Finally, the table ‘accBpoint20’, we look for NA or infinite values:
print("Comprobando NA")
## [1] "Comprobando NA"
sum(is.na(accBpoint20))
## [1] 0
print("Comprobando encabezados")
## [1] "Comprobando encabezados"
head(accBpoint20)
## ST_CASE STATE STATENAME COUNTY COUNTYNAME CITY CITYNAME ROUTE
## 1 10001 1 Alabama 51 ELMORE (51) 0 NOT APPLICABLE 4
## 2 10002 1 Alabama 73 JEFFERSON (73) 350 BIRMINGHAM 6
## 3 10003 1 Alabama 117 SHELBY (117) 0 NOT APPLICABLE 3
## 4 10004 1 Alabama 15 CALHOUN (15) 0 NOT APPLICABLE 4
## 5 10005 1 Alabama 37 COOSA (37) 0 NOT APPLICABLE 4
## 6 10006 1 Alabama 103 MORGAN (103) 0 NOT APPLICABLE 3
## ROUTENAME RUR_URB RUR_URBNAME MILEPT LATITUDE LONGITUD
## 1 County Road 1 Rural 0 32.43313 -86.09485
## 2 Local Street - Municipality 2 Urban 0 33.48466 -86.83954
## 3 State Highway 1 Rural 49 33.29994 -86.36964
## 4 County Road 1 Rural 0 33.79507 -85.88349
## 5 County Road 1 Rural 0 32.84841 -86.08355
## 6 State Highway 1 Rural 390 34.50894 -86.67486
print("nombres de variables")
## [1] "nombres de variables"
names(accBpoint20)
## [1] "ST_CASE" "STATE" "STATENAME" "COUNTY" "COUNTYNAME"

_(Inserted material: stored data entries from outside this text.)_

<file path="config.mk">
export PLATFORM = sky130hd
export DESIGN_NAME = mask_centroid
export DESIGN_NICKNAME = d
export VERILOG_FILES = /design/src/rtl/mask_centroid.sv
export SDC_FILE = /design/constraint.sdc
export NUM_CORES = 1
export LEC_CHECK = 0
export CAP_MARGIN = 0
export CELL_PAD_IN_SITES_DETAIL_PLACEMENT = 1
export CELL_PAD_IN_SITES_GLOBAL_PLACEMENT = 1
export CORE_ASPECT_RATIO = 1.4
export CORE_UTILIZATION = 54
export CTS_BUF_LIST = sky130_fd_sc_hd__clkbuf_4
export DETAILED_ROUTE_END_ITERATION = 8
export GPL_ROUTABILITY_DRIVEN = 0
export MAX_ROUTING_LAYER = met4
export PLACE_DENSITY_LB_ADDON = 0.05
export SLEW_MARGIN = 20
export SYNTH_ARGS = -nofsm -noshare
export SYNTH_HDL_FRONTEND = slang
export SYNTH_SLANG_ARGS = --single-unit
</file>
<file path="constraint.sdc">
create_clock -name clk_in -period 25.3 [get_ports clk_in]
set_clock_uncertainty 0.2 [all_clocks]
set_input_delay 5.06 -clock clk_in [delete_from_list [all_inputs] [get_ports clk_in]]
set_output_delay 5.06 -clock clk_in [all_outputs]
set_load 0.05 [all_outputs]
</file>
<file path="src/rtl/mask_centroid.sv">
// rtl/mask_centroid.sv - centre of mass of a thresholded pixel mask, one pixel per clock
module mask_centroid #(
    parameter int H_ACTIVE = 1024,
    parameter int V_ACTIVE = 768,
    parameter int SUM_W    = 32,
    parameter int CNT_W    = 20
) (
    input  logic        clk_in,
    input  logic        rst_in,
    input  logic [10:0] x_in,
    input  logic [9:0]  y_in,
    input  logic        valid_in,
    input  logic        tabulate_in,
    output logic [10:0] x_out,
    output logic [9:0]  y_out,
    output logic        valid_out,
    output logic        busy_out
);

    localparam int STEP_W = $clog2(SUM_W + 1);
    localparam logic [STEP_W-1:0] STEP_LAST = STEP_W'(SUM_W);

    if (CNT_W < $clog2(H_ACTIVE * V_ACTIVE + 1)) begin : g_cnt_w_check
        $error("CNT_W cannot hold a full frame of pixels");
    end

    typedef enum logic {ACCUM, DIVIDE} state_t;

    state_t             state, state_next;
    logic [SUM_W-1:0]   x_sum, y_sum, x_tot, y_tot;
    logic [CNT_W-1:0]   count, cnt_tot;
    logic [SUM_W-1:0]   x_quo, y_quo, divisor;
    logic [SUM_W:0]     x_rem, y_rem;
    logic [STEP_W-1:0]  step;
    logic               start, done;

    // One restoring step: shift the next dividend bit into the remainder, subtract if it fits.
    function automatic logic [2*SUM_W:0] div_step(
        input logic [SUM_W:0]   rem,
        input logic [SUM_W-1:0] quo,
        input logic [SUM_W-1:0] d
    );
        logic [SUM_W:0] trial;
        trial = {rem[SUM_W-1:0], quo[SUM_W-1]};
        if (trial >= {1'b0, d})
            return {trial - {1'b0, d}, quo[SUM_W-2:0], 1'b1};
        else
            return {trial, quo[SUM_W-2:0], 1'b0};
    endfunction

    // Totals include the pixel presented in the current cycle.
    always_comb begin
        x_tot   = x_sum + (valid_in ? SUM_W'(x_in) : '0);
        y_tot   = y_sum + (valid_in ? SUM_W'(y_in) : '0);
        cnt_tot = count + CNT_W'(valid_in);
        start   = (state == ACCUM) && tabulate_in && (cnt_tot != '0);
        done    = (state == DIVIDE) && (step == STEP_LAST);
    end

    always_ff @(posedge clk_in or posedge rst_in) begin
        if (rst_in)
            state <= ACCUM;
        else
            state <= state_next;
    end

    always_comb begin
        state_next = state;
        busy_out   = 1'b0;
        case (state)
            ACCUM:  if (start) state_next = DIVIDE;
            DIVIDE: begin
                busy_out = 1'b1;
                if (done) state_next = ACCUM;
            end
            default: state_next = ACCUM;
        endcase
    end

    always_ff @(posedge clk_in or posedge rst_in) begin
        if (rst_in) begin
            x_sum     <= '0;
            y_sum     <= '0;
            count     <= '0;
            x_quo     <= '0;
            y_quo     <= '0;
            x_rem     <= '0;
            y_rem     <= '0;
            divisor   <= '0;
            step      <= '0;
            x_out     <= '0;
            y_out     <= '0;
            valid_out <= 1'b0;
        end else begin
            valid_out <= 1'b0;
            if (state == ACCUM) begin
                if (tabulate_in) begin
                    x_sum <= '0;
                    y_sum <= '0;
                    count <= '0;
                    if (start) begin
                        x_quo   <= x_tot;
                        y_quo   <= y_tot;
                        x_rem   <= '0;
                        y_rem   <= '0;
                        divisor <= SUM_W'(cnt_tot);
                        step    <= '0;
                    end
                end else if (valid_in) begin
                    x_sum <= x_tot;
                    y_sum <= y_tot;
                    count <= cnt_tot;
                end
            end else if (done) begin
                x_out     <= x_quo[10:0];
                y_out     <= y_quo[9:0];
                valid_out <= 1'b1;
            end else begin
                {x_rem, x_quo} <= div_step(x_rem, x_quo, divisor);
                {y_rem, y_quo} <= div_step(y_rem, y_quo, divisor);
                step           <= step + 1'b1;
            end
        end
    end

endmodule

</file>
Word level (Yosys, flattened, before mapping):

Cells that the tools add are included.

* logic and storage cells: 69
* bits of input ports: 25
* output and inout port bits: 23
* flip-flop bits (word level): 261

* multiplexer cells: 34
* eq/ne operators: 2
* reduce and logical (&&, ||, !) cells: 11
* magnitude comparators: 2
* bitwise gates (word level): 1
* $add $sub $neg: 6

Operator list (count)
* 32-bit 2-to-1 mux: 18
* 64-bit 2-to-1 mux: 2
* 33-bit by 20-bit >= comparator with 1-bit output: 2
* 32-bit by 20-bit subtractor with 32-bit output: 2
* 20-bit 2-to-1 mux: 2
* 32-bit by 10-bit adder with 32-bit output: 1
* 32-bit by 11-bit adder with 32-bit output: 1
* 6-bit 2-to-1 mux: 4
* 20-bit by 1-bit adder with 20-bit output: 1
* 20-bit nonzero test: 1
* 11-bit 2-to-1 mux: 1
* 10-bit 2-to-1 mux: 1
* 6-bit by 1-bit adder with 6-bit output (second input constant): 1
* 6-bit equality test (second input constant): 1
* 3-bit AND reduction: 2
* 2-bit nonzero test: 3
* 1-bit 2-to-1 mux: 5
* 2-bit AND reduction: 2
* 1-bit logical AND: 3
* 2-bit inequality test (second input constant): 1
* 1-bit case mux with 2 select lines: 1
* 1-bit inverter: 1

Logic depth before layout (Yosys ltp):

Gate-level depths: netlist of the first run.

* depth in word-level cells: 6
* mapped depth: 14
* mapped depth without buffers: 11

Worst setup path before layout of the first run:

OpenSTA, ideal clock, no wires.

* kind: input port to flip-flop
* start point: input valid_in
* end point: register x_quo[30]
* buffers on the path: 2
* library setup time: 125 ps
* arrival: 7518 ps
* cell stages on the path: 12
* data required time: 24975 ps
* slack: 17457 ps
* cells stage by stage: clkbuf_1 -> and2_1 -> ha_1 -> fa_1 -> a211oi_1 -> o211ai_1 -> a311o_1 -> clkbuf_1 -> and4_1 -> xnor2_1 -> o21ai_0 -> mux2_4

* longest elaborated chain between the ends: 5
* elaborated cells between the ends (all ways): 10
* those cells by class: 2 x add/sub; 4 x mux; 4 x reduce/logical

RTL lines
* from (decl): line 12 `input logic valid_in,`
* 20-bit by 1-bit adder with 20-bit output / 11-bit 2-to-1 mux (equally long branches): line 55, 53
* 20-bit nonzero test / 32-bit by 11-bit adder with 32-bit output (equally long branches): line 56, 53
* 1-bit logical AND / 32-bit 2-to-1 mux (equally long branches): line 56, 101
* 2-bit nonzero test (no source line) / 32-bit 2-to-1 mux (equally long branches)
* 3-bit AND reduction (no source line) / 32-bit 2-to-1 mux (equally long branches)
* to (signal assigned): line 102 `x_quo <= x_tot;`
* to (signal assigned): line 119 `{x_rem, x_quo} <= div_step(x_rem, x_quo, divisor);`
* to (decl): line 32 `logic [SUM_W-1:0] x_quo, y_quo, divisor;`

Several ways; a longest one is shown, not always the timed one. The select of a mux whose other input is x is not followed.
A chain may end at the register's enable or synchronous reset.

Worst setup path in the final report of the first run:

* start point: input valid_in
* end point: register x_rem[26]

* longest elaborated chain between the ends: 5

RTL lines
* 20-bit by 1-bit adder with 20-bit output: line 55 `cnt_tot = count + CNT_W'(valid_in);`
* 20-bit nonzero test: line 56 `start = (state == ACCUM) && tabulate_in && (cnt_tot != '0);`
* 1-bit logical AND: line 56
* 2-bit nonzero test (no source line)
* 3-bit AND reduction (no source line)
* to (signal assigned): line 119
* to (decl): line 33 `logic [SUM_W:0] x_rem, y_rem;`

No other way between the ends.

==> results.tsv, run 1 <==
stage	metric	value	unit
logic_synthesis	EDFF count, synth	0	
power	PwrDens	125	mW/mm^2
floorplanning	die width	149	um
clocking	clk_lat worst skew	0.74	ns
sta	Final Max Tran Viols	0	
detailed_routing	drt via density	6.15	
detailed_routing	Final ANT Viol Nets	0	
power	Static Leak	7.93	nW
worst_setup_path	Crit Path Max Fanout	91	
detailed_routing	via count	14100	
floorplanning	Ports	48	
sta	Achievable Freq	105	MHz
finish	# fillers	3435	
finish	nets@finish	1953	
global_routing	Remaining Overflow, GRT	0	
finish	most common cell after layout, fill and taps aside	dfrtp_1	
clocking	CTS tree	yes	
logic_synthesis	Main synth FF type	dfrtp_1	
logic_synthesis	Post-synth ARST share	1.00	
clocking	post-cts sizing count	0	
clocking	root buf cell	clkbuf_4	
clocking	Reg clk slew, reported paths	0.07	ns
detailed_routing	Routed WL	46.4	mm
status	status	finished, final reports clean	
clocking	Post-CTS Setup Bufs	0	
detailed_routing	# DRC	0	
sta	min Tclk post-route	9.55	ns
global_routing	vias in the first global route	15400	
logic_synthesis	Cells after Synth	1829	
floorplanning	row count	74	
global_routing	first-pass GRT wire length	76.9	mm
floorplanning	Core ar.	0.0294	sq mm
hold_path	Hold/Removal Path Class	reg2reg	
logic_synthesis	Netlist cell types	81	
finish	Synth-to-Final Area Change	9.63	%
sta	Final Cycle Share	0.377	
detailed_routing	Iter 0 DRT Violations	604	
sta	Slew headroom	0.322	
worst_setup_path	cell family with most CP delay	buffers and inverters	
global_routing	initial antenna violation count	1	
floorplanning	Starting Density	0.553	
sta	# setup viols final	0	
detailed_routing	First-pass DRT Iterations	4	
run	max cap viols	0	
clocking	Clock Tree Buf Depth	3	
power	Tot Pwr	2.22	mW
sta	count of final hold-check violations	0	
floorplanning	DIE AREA	0.0308	sq mm
power	VDD IR max	0.0581	mV
worst_setup_path	peak per-stage delay on the critical path	0.89	ns
logic_synthesis	FF+latch count, synth	261	
clocking	clk sinks	261	
logic_synthesis	fraction of synthesized cell area taken by the top area cell type	0.401	
worst_setup_path	endpoint type of the worst setup path	flip-flop	
worst_setup_path	CP required	25.70	ns
worst_setup_path	arrival time worst endpoint	9.95	ns
worst_setup_path	CP startpoint kind	primary input	
sta	RSZ-0062 raised after global routing	no	
logic_synthesis	sequential area share after synthesis	0.401	
global_routing	total track usage	0.319	
placement	placed insts	2164	
placement	dpl hpwl	31.3	mm
logic_synthesis	mapped cell area	0.0163	sq mm
logic_synthesis	syn nets	1923	
clocking	H-Tree Depth	3	
global_routing	largest net degree at the start of global routing	99	
worst_setup_path	worst setup path class	in2reg	
logic_synthesis	main area contributors after synthesis	dfrtp_1 40%, o21ai_0 6.9%, nand2_1 5.3%, ha_1 5.0%, xnor2_1 4.1%	
logic_synthesis	Warnings, synthesis	0	
worst_setup_path	worst-path cell chain	clkdlybuf4s50_1 > buf_4 > ha_1 > ha_1 > and4_1 > nand4_4 > nor3_4 > nand3_1 > a221oi_2 > a31o_4 > buf_4 > nand2_1 > o21ai_0	
sta	Least-Margin Pin Slew	1.02	ns
detailed_routing	WL/cell	20.3	um
clocking	Num CTS Buffers	72	
placement	Port Buf Inserts	47	
logic_synthesis	Yosys top cell by area	dfrtp_1	
finish	most frequent cells in the layout	260 x dfrtp_1, 227 x nand2_1, 224 x o21ai_0, 125 x nor2_1, 116 x clkbuf_4	
finish	layout cell share with drive strength beyond 1	0.104	
finish	Final Non-Filler Cells	2288	
clocking	hold buffers post-CTS	0	
worst_setup_path	Buf/Inv on CP	3	
floorplanning	die height	207	um
worst_setup_path	Crit-path slowest cell	buf_4	
logic_synthesis	Synth Area per Inst	8.90	sq um
sta	final setup TNS	0	ns
[layer usage]
metal	up-vias	GRT usage	routed length, um
li1	6632	-	-
met3	104	0.0479	1290
met1	7097	0.350	18800
met5	-	-	0
met4	0	0.149	1780
met2	242	0.559	24400
[cell type report]
class | instances | area [sq um] | area share
multi-input combinational | 1418 | 9120 | 0.511
sequential | 261 | 6530 | 0.366
clock buffer | 116 | 871 | 0.0488
timing repair buffer | 67 | 641 | 0.0359
tap | 380 | 475 | 0.0267
inverter | 39 | 154 | 0.00863
clock inverter | 5 | 45.0 | 0.00252
antenna | 2 | 5.00 | 0.000281
[where the power goes]
group | internal, mW | leakage (nW) | switching [mW]
registers | 0.539 | 3.46 | 0.104
logic | 0.451 | 3.91 | 0.728
clock network | 0.215 | 0.554 | 0.185
[state kept, by name, summed over array words and instances (netlist names)]
name	cells
x_out	11
state	1
y_quo	32
step	6
x_sum	32
y_out	10
divisor	20
count	20
valid_out	1
x_quo	32
y_sum	32
y_rem	32
x_rem	32
[worst reg2reg max path: cells and delay by family (launching register included)]
kind / cells / cell delay (ns)
DFF: 1 / 0.35
buffers and inverters: 1 / 0.95
adders and majority gates: 2 / 0.58
AOI/OAI and AO/OA: 3 / 1.31
and+or+nand+nor: 5 / 1.22
[final timing paths]
| path | startpoint | slack [ns] | cells after the start | endpoint |
|---|---|---|---|---|
| min in group asynchronous | rst_in | 4.66 | 2 | y_sum[23] |
| worst max-delay path | valid_in | 15.75 | 13 | x_rem[26] |
| worst min-delay path | y_quo[16] | 0.28 | 2 | y_quo[16] |
| max in group asynchronous | rst_in | 18.39 | 4 | y_sum[2] |
| worst min register to register | y_quo[16] | 0.28 | 2 | y_quo[16] |
| worst max register to register | count[0] | 20.58 | 11 | x_rem[26] |
[synthesized netlist by cell type, types with 22 or more instances]
| cell | number |
|---|---|
| mux2i_1 | 46 |
| nand4_1 | 23 |
| o21ai_0 | 225 |
| nand2_1 | 228 |
| a22o_1 | 25 |
| ha_1 | 65 |
| and2_1 | 34 |
| nor2_1 | 126 |
| xnor2_1 | 77 |
| nor3_1 | 23 |
| mux2_2 | 22 |
| clkbuf_1 | 68 |
| a21o_1 | 40 |
| a21oi_1 | 103 |
| nand3_1 | 39 |
| o31ai_1 | 35 |
| xor2_1 | 51 |
| and3_1 | 31 |
| inv_1 | 38 |
| dfrtp_1 | 261 |
[cell families (layout without fill, tap and decap cells)]
group | after synthesis | in the layout | share of synthesized area
xor gates and xnor gates | 128 | 128 | 0.0689
and+or+nand+nor | 592 | 592 | 0.176
adders and majority gates | 69 | 69 | 0.0549
buffers and inverters | 150 | 227 | 0.0408
AOI/OAI and AO/OA | 558 | 558 | 0.212
other | 0 | 2 | 0
muxes | 71 | 71 | 0.0461
DFF | 261 | 261 | 0.401
[through the flow]
step                      hold slack, ns  worst slack (ns)  utilization  cell area [sq um]
final                              0.284             15.75        0.606              17800
after global routing               0.302             15.42        0.606              17800
after CTS                          0.288             15.79        0.605              17800
after detailed placement           0.270             15.04        0.574              16900
after global placement             0.259             15.25        0.574              16900
after floorplan                    0.244             12.86            -              16300
Power figures use the tool's default switching activity.
==> run 2: changes to the inputs <==
--- a/config.mk
+++ b/config.mk
@@ -9,7 +9,7 @@
 export CELL_PAD_IN_SITES_DETAIL_PLACEMENT = 1
 export CELL_PAD_IN_SITES_GLOBAL_PLACEMENT = 1
 export CORE_ASPECT_RATIO = 1.4
-export CORE_UTILIZATION = 54
+export CORE_UTILIZATION = 50
 export CTS_BUF_LIST = sky130_fd_sc_hd__clkbuf_4
 export DETAILED_ROUTE_END_ITERATION = 8
 export GPL_ROUTABILITY_DRIVEN = 0
==> constraint.sdc (replaced) <==
create_clock -name clk_in -period 9.8 [get_ports clk_in]
set_clock_uncertainty 0.2 [all_clocks]
set_input_delay 1.96 -clock clk_in [delete_from_list [all_inputs] [get_ports clk_in]]
set_output_delay 1.96 -clock clk_in [all_outputs]
set_load 0.05 [all_outputs]
==> run 2 against run 1 <==
Count of clock-buffer cells in the layout down 10. Flip-flop and latch count unchanged. Combinational power rose to 2.6 times the previous value. Critical path depth unchanged. Power rose to 2.6 times the previous value. Die area up 7.9%. Clock power up 150%. Register-to-register slack worse by 15 ns. First-iteration DRC count up 0.17%. Sequential power rose to 2.6 times the previous value. Largest power group unchanged.
==> results.tsv, run 2 (same netlist as run 1, synthesis figures left out) <==
stage	metric	value	unit
status	status	finished, final reports clean	
placement	pre-CTS setup slack	3.03	ns
power	Static Leak	7.89	nW
detailed_routing	# DRC	0	
sta	Final Cycle Share	0.617	
finish	most common cell after layout, fill and taps aside	dfrtp_1	
sta	min Tclk post-route	6.05	ns
sta	final setup TNS	0	ns
clocking	Reg clk slew, reported paths	0.07	ns
floorplanning	row count	77	
global_routing	Remaining Overflow, GRT	0	
detailed_routing	Routed WL	45.4	mm
sta	count of final hold-check violations	0	
finish	nets@finish	1951	
power	PwrDens	318	mW/mm^2
floorplanning	die height	215	um
detailed_routing	Final ANT Viol Nets	0	
placement	Port Buf Inserts	47	
floorplanning	Core ar.	0.0318	sq mm
global_routing	largest net degree at the start of global routing	144	
hold_path	Hold/Removal Path Class	reg2reg	
finish	Post-Layout Inst Area	0.0178	sq mm
clocking	Clock Tree Buf Depth	3	
sta	Achievable Freq	165	MHz
worst_setup_path	arrival time worst endpoint	6.48	ns
global_routing	GR Layer Usage met1	0.319	
worst_setup_path	worst-case reg-to-reg path depth	11	
clocking	hold buffers post-CTS	0	
global_routing	first-pass GRT wire length	76.7	mm
clocking	root buf cell	clkbuf_4	
detailed_routing	Iter 0 DRT Violations	605	
clocking	post-cts sizing count	0	
floorplanning	die width	154	um
placement	dpl hpwl	30.6	mm
sta	Final Max Tran Viols	0	
detailed_routing	First-pass DRT Iterations	4	
global_routing	total track usage	0.292	
sta	Least-Margin Pin Slew	0.994	ns
clocking	CTS tree	yes	
hold_path	hold path depth	2	
finish	layout cell share with drive strength beyond 1	0.0987	
worst_setup_path	worst setup path class	in2reg	
detailed_routing	drt via density	6.03	
global_routing	met2 Track Usage GR	0.519	
clocking	clk sinks	261	
sta	# setup viols final	0	
worst_setup_path	CP startpoint kind	primary input	
clocking	clk_lat worst skew	0.77	ns
clocking	Post-CTS Setup Bufs	0	
sta	RSZ-0062 raised after global routing	no	
power	VDD IR max	0.168	mV
worst_setup_path	endpoint type of the worst setup path	flip-flop	
detailed_routing	via count	13900	
global_routing	GR peak layer	met2	
clocking	H-Tree Depth	3	
placement	Post-DP Area	0.0169	sq mm
global_routing	initial antenna violation count	2	
floorplanning	Starting Density	0.512	
global_routing	GR Layer Usage met3	0.0408	
clocking	Num CTS Buffers	73	
sta	Slew headroom	0.338	
detailed_routing	WL/cell	19.7	um
floorplanning	Ports	48	
floorplanning	DIE AREA	0.0333	sq mm
finish	most frequent cells in the layout	260 x dfrtp_1, 227 x nand2_1, 224 x o21ai_0, 125 x nor2_1, 106 x clkbuf_4	
sta	Final WS setup	3.75	ns
worst_setup_path	CP required	10.23	ns
worst_setup_path	Crit Path Max Fanout	93	
global_routing	vias in the first global route	15300	
run	max cap viols	0	
finish	Synth-to-Final Area Change	9.50	%
-- run 2: cell type report --
class | instances | area [sq um]
fill | 3750 | 14000
multi-input combinational | 1418 | 9130
sequential | 261 | 6530
clock buffer | 106 | 796
timing repair buffer | 64 | 618
tap | 395 | 494
inverter | 39 | 154
clock inverter | 16 | 86.3
antenna | 4 | 10.0
-- run 2: final timing paths --
check	from	end	slack, ns
max in group asynchronous	rst_in	x_rem[20]	6.48
min	x_quo[16]	x_quo[16]	0.28
max	valid_in	x_quo[13]	3.75
min reg2reg	x_quo[16]	x_quo[16]	0.28
min in group asynchronous	rst_in	y_quo[23]	1.60
max reg2reg	count[0]	x_quo[13]	5.42
-- run 2: per-stage QoR --
step / utilization / instances / power, mW / hold slack, ns
2_1_floorplan: - / 1829 / 3.92 / 0.244
3_3_place_gp: 0.532 / 2176 / 4.56 / 0.258
3_5_place_dp: 0.532 / 2176 / 4.68 / 0.273
4_1_cts: 0.560 / 2298 / 5.72 / 0.286
5_1_grt: 0.560 / 2303 / 6.13 / 0.304
6_report: 0.560 / 2303 / 5.67 / 0.282
-- run 2: worst max-delay path, cell delays in order --
cell and delay (ns):
clkdlybuf4s50_1 0.45, buf_4 0.28, ha_1 0.33, ha_1 0.35
and4_1 0.40, nand4_4 0.16, nor3_4 0.32, nand3_1 0.14
a221oi_2 0.51, a31o_4 0.38, buf_4 0.75, a211oi_1 0.13
a21o_1 0.20
-- run 2: routing by layer --
layer	part of all wire	routed length [um]	vias up
met4	0.041	1840	0
met3	0.025	1150	99
li1	-	-	6625
met2	0.51	23300	200
met5	0	0	-
met1	0.42	19100	6973
-- run 2: report_power, final --
| part | leakage [nW] | internal, mW | switching (mW) |
|---|---|---|---|
| Clock | 0.531 | 0.518 | 0.478 |
| Combinational | 3.90 | 1.16 | 1.86 |
| Sequential | 3.46 | 1.39 | 0.262 |
| Total | 7.89 | 3.07 | 2.60 |
==> run 3: changes to the inputs <==
==> constraint.sdc (replaced) <==
create_clock -name clk_in -period 5.9 [get_ports clk_in]
set_clock_uncertainty 0.2 [all_clocks]
set_input_delay 1.18 -clock clk_in [delete_from_list [all_inputs] [get_ports clk_in]]
set_output_delay 1.18 -clock clk_in [all_outputs]
set_load 0.05 [all_outputs]
==> run 3 against run 2 <==
Largest power group unchanged. Highest routed layer unchanged. Non-clock buffer count grew 4. Largest cell class unchanged. Final cell count rose by 0.26%. Clock power rose by 64%.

## [6] "CITY" "CITYNAME" "ROUTE" "ROUTENAME" "RUR_URB"
## [11] "RUR_URBNAME" "MILEPT" "LATITUDE" "LONGITUD"
We observe that there are no outliers or special issues with this final table. Additionally, all the variables are relevant for creating a map of black spots, so we have decided to keep all the variables, concluding Phase 3. In this project, we are not going to model, evaluate, or deploy, as the objective was to put into practice in a comprehensible way the feature engineering process, which is considered one of the most complex and time-consuming parts of a data mining project.